Hoping to work on a dialogue around these moments of conflict, I wrote to hrh, the founder and coordinator of Supervixens, volunteering to host a diary in the series. I asked for her permission to quote her email; she responded by giving me permission to quote the following one without giving a direct answer about the first, so I will paraphrase: She said no, because I disagree with her about things and because (she feels) I personally attack and insult her and other real feminists, so I should write my own diary.
When I replied that I would do so, she suggested the title "Little Sisters of the DKos Frat House"--which I did use, reconfigured slightly. As explained by Mindy Stombler in a 1994 article in the journal Gender & Society
Fraternity little sisters, sometimes called "sweethearts," are undergraduate women affiliated with a men's social fraternity; they typically serve the fraternity in a "hostess" or "booster" capacity. Fraternity men select women to be little sisters on the basis of beauty and sociability, following a rush process modeled after fraternity men's rush.
--snip--
Little sisters participate in selected activities and certain rituals of a specific fraternity, but they enjoy neither full membership status in the fraternity nor the privileges and levels of participation that accompany it.
As Stombler goes on to detail, there are also highly sexualized connotations to little sister status. So this is a view of my and others' participation here as radically disempowered, a weak auxiliary to the full dkos membership of men. And not just weak auxiliaries, but ones specifically here for either the sexual gratification of men or the appearance that men are sexually dominant. It's funny, because I don't feel that way. Am I fooling myself? Is that how others see it?
That's how hrh sees me, at a minimum, as she made more than clear Thursday night when she replied to a male commenter's intervention in a dispute between us by asking (hidden)

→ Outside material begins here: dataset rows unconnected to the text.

==> src/verilog/mspd_pkg.sv <==
package mspd_pkg;
    // ------------------------------------------------------------
    // register map (byte addresses on apb)
    // ------------------------------------------------------------
    localparam logic [7:0] ADDR_CTRL = 8'h00;
    localparam logic [7:0] ADDR_DATA = 8'h04;
    localparam logic [7:0] ADDR_BAUD = 8'h08;
    localparam logic [7:0] ADDR_STAT = 8'h0C;
    localparam logic [7:0] ADDR_MASK = 8'h10;
    // ------------------------------------------------------------
    // control fields
    // ------------------------------------------------------------
    localparam int CTRL_MODE_LO = 0;
    localparam int CTRL_MODE_HI = 1;
    localparam int CTRL_RUN = 2;
    localparam int CTRL_REC = 3;
    localparam int CTRL_END = 4;
    localparam int CTRL_OVR = 5;
    localparam int CTRL_ARB = 6;
    localparam logic [1:0] MODE_SYNC = 2'h0;
    localparam logic [1:0] MODE_UART = 2'h1;
    localparam logic [1:0] MODE_MAST = 2'h2;
    localparam logic [1:0] MODE_SLAV = 2'h3;
    // ------------------------------------------------------------
    // interrupt status bits
    // ------------------------------------------------------------
    localparam int IRQ_END = 0;
    localparam int IRQ_OVR = 1;
    localparam int IRQ_ARB = 2;
    localparam int IRQ_W = 3;
    // ------------------------------------------------------------
    // sizes and counts
    // ------------------------------------------------------------
    localparam int DATA_W = 8;
    localparam int BUF_W = 9;
    localparam logic [3:0] BITS_LAST = 4'h7;
    localparam logic [3:0] BIT_NINTH = 4'h8;
    localparam logic [1:0] UART_PRE = 2'h3;
    localparam logic [7:0] BAUD_RESET = 8'h00;
endpackage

What's up, are you fucking Miss Laura?
That was clearly over the line, which is why the comment ended up hidden. But that was not the impetus for this diary, which I had actually already begun writing at that point. Instead, her comment was an extreme version of exactly the thing I was already thinking about - I think this is a more pervasive issue between some older and some younger women on this site lately, as suggested by this comment
Check out the comments. Elise comes on a few comments down, and Mike S. does some himself, and someone else. What I see (online yet--I never thought I'd be discussing people whose typed ideas are all I know about them!)is Mike S. doing the same thing he did on the rb diary--he makes a really ugly remark and then does a "just kidding" thing. And Elise is coquettish with someone that uses a male handle.
I don't want to suggest that that comment was intended in at all the personally nasty vein of hrh's suggestion - I'm quite sure it wasn't and in fact I believe that the people involved have corresponded and come to a better understanding of each other - but I do think that the common thread is worth noting and trying to understand, as those two have done one on one. It seems that some of us in our late 20s who identify very strongly as feminists are being read as, I don't know, participating in our own objectification? Flirting so as not to threaten men?
Of course, at this point I've gone on pretty interminably, so I'll turn it over to comments. Is there a generational divide? Is is "real" or a matter of perception? What issues does it center around? Why do older women seem to be more vocal about it? What's with the focus on sexual issues?